Playing with time is a powerful way to dig out insights in your data.
A friend of mine who’d recently moved to the UK, asked, “how does anyone do anything outside in the UK? It’s rained every day for the last week!” They looked totally unconvinced when I suggested they need to start thinking about hours when it rains, not days. Much like the productivity advice to only write off a couple of hours at a time if you’re feeling low, rather than the entire day. Don’t write off a perfectly good day for a couple of hours of rain.

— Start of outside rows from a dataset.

File: src/rtl/my_fifo_ram.sv
// -----------------------------------------------------------------------------
// my_fifo_ram
// Simple dual-port storage array: one synchronous write port and one
// registered read port with enable. No reset on the array or the read
// register, so the array maps onto plain block/distributed RAM.
// Ports:
//   clk_i    : clock, all activity on rising edge
//   we_i     : write enable
//   waddr_i  : write address
//   wdata_i  : write data
//   re_i     : read enable; rdata_o loads mem[raddr_i] when high, holds otherwise
//   raddr_i  : read address
//   rdata_o  : registered read data
// -----------------------------------------------------------------------------
module my_fifo_ram
   import my_fifo_pkg::*;
#(
   parameter int unsigned WIDTH = DEF_WIDTH,
   parameter int unsigned DEPTH = DEF_DEPTH,
   parameter int unsigned AW    = addr_width(DEPTH)
) (
   input  logic             clk_i,
   input  logic             we_i,
   input  logic [AW-1:0]    waddr_i,
   input  logic [WIDTH-1:0] wdata_i,
   input  logic             re_i,
   input  logic [AW-1:0]    raddr_i,
   output logic [WIDTH-1:0] rdata_o
);

   logic [WIDTH-1:0] mem_q [DEPTH];
   logic [WIDTH-1:0] rdata_q;

   always_ff @(posedge clk_i) begin
      if (we_i) begin
         mem_q[waddr_i] <= wdata_i;
      end
   end

   always_ff @(posedge clk_i) begin
      if (re_i) begin
         rdata_q <= mem_q[raddr_i];
      end
   end

   assign rdata_o = rdata_q;

endmodule : my_fifo_ram
## config.mk

```make
export PLATFORM = sky130hd
export DESIGN_NAME = cargador_instrucciones
export DESIGN_NICKNAME = d
export VERILOG_FILES = /design/src/rtl/cargador_instrucciones_pkg.sv /design/src/rtl/cargador_instrucciones_timeout.sv /design/src/rtl/cargador_instrucciones.sv
export SDC_FILE = /design/constraint.sdc
export NUM_CORES = 1
export LEC_CHECK = 0
export ABC_CLOCK_PERIOD_IN_PS = 2800
export CAP_MARGIN = 0
export CORE_ASPECT_RATIO = 0.6
export CORE_MARGIN = 1
export CORE_UTILIZATION = 35
export CTS_CLUSTER_SIZE = 12
export DETAILED_ROUTE_END_ITERATION = 8
export PLACE_DENSITY = 0.61
export SLEW_MARGIN = 20
export SYNTH_ARGS = -nofsm -noshare
export SYNTH_HDL_FRONTEND = slang
export SYNTH_SLANG_ARGS = --single-unit
```

## constraint.sdc

```tcl
create_clock -name clk -period 2.8 [get_ports clk]
set_clock_uncertainty 0.15 [all_clocks]
set_input_delay 0.56 -clock clk [delete_from_list [all_inputs] [get_ports clk]]
set_output_delay 0.56 -clock clk [all_outputs]
set_load 0.05 [all_outputs]
```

Weather data from the met office is more convincing. Looking through the lens of days when it rained, London seems very wet. 174 days when it rained in 2021. If you ran weekly but wrote off rainy days, that’d mean cancelling a run due to rain every other week. Zoom into hours, though and it’s 951 hours it rained in 2021, about 10% of the time. You go from skipping a run every other week to skipping a run once every two and a half months.

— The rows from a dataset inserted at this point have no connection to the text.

<file path="config.mk">
export PLATFORM = sky130hd
export DESIGN_NAME = run_control
export DESIGN_NICKNAME = d
export VERILOG_FILES = /design/src/rtl/run_ctrl_pkg.sv /design/src/rtl/run_ctrl_sync.sv /design/src/rtl/run_control.sv
export SDC_FILE = /design/constraint.sdc
export NUM_CORES = 1
export LEC_CHECK = 0
export ABC_AREA = 1
export BUFFER_PORTS_ARGS = -buffer_cell sky130_fd_sc_hd__buf_2
export CAP_MARGIN = 15
export CORE_UTILIZATION = 54
export CTS_CLUSTER_SIZE = 12
export DETAILED_ROUTE_END_ITERATION = 10
export PLACE_DENSITY = 0.79
export SYNTH_ARGS = -nofsm -noshare
export SYNTH_HDL_FRONTEND = slang
export SYNTH_SLANG_ARGS = --single-unit
</file>
<file path="constraint.sdc">
create_clock -name CLK -period 7.35 [get_ports CLK]
set_clock_uncertainty 0.1 [all_clocks]
set_input_delay 2.205 -clock CLK [delete_from_list [all_inputs] [get_ports CLK]]
set_output_delay 2.205 -clock CLK [all_outputs]
set_load 0.02 [all_outputs]
</file>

Here’s the number of hours it rained every day in 2021. The deeper the blue the more hours of rain.
If you don’t think about rainy days, but look hour by hour, you’ll find lots of time to go for a run, walk or swim. Failing that there’s always the wisdom of Alfred Wainwright ‘There’s no such thing as bad weather, only unsuitable clothing’.
The conversation struck me as an example of two important concepts and pitfalls when trying to make decisions from data.
Zooming in and out, or adjusting granularity, can unearth new insights. As with rainfall.
And that time is often tricky to work with, a cause of many errors and misinterpretations.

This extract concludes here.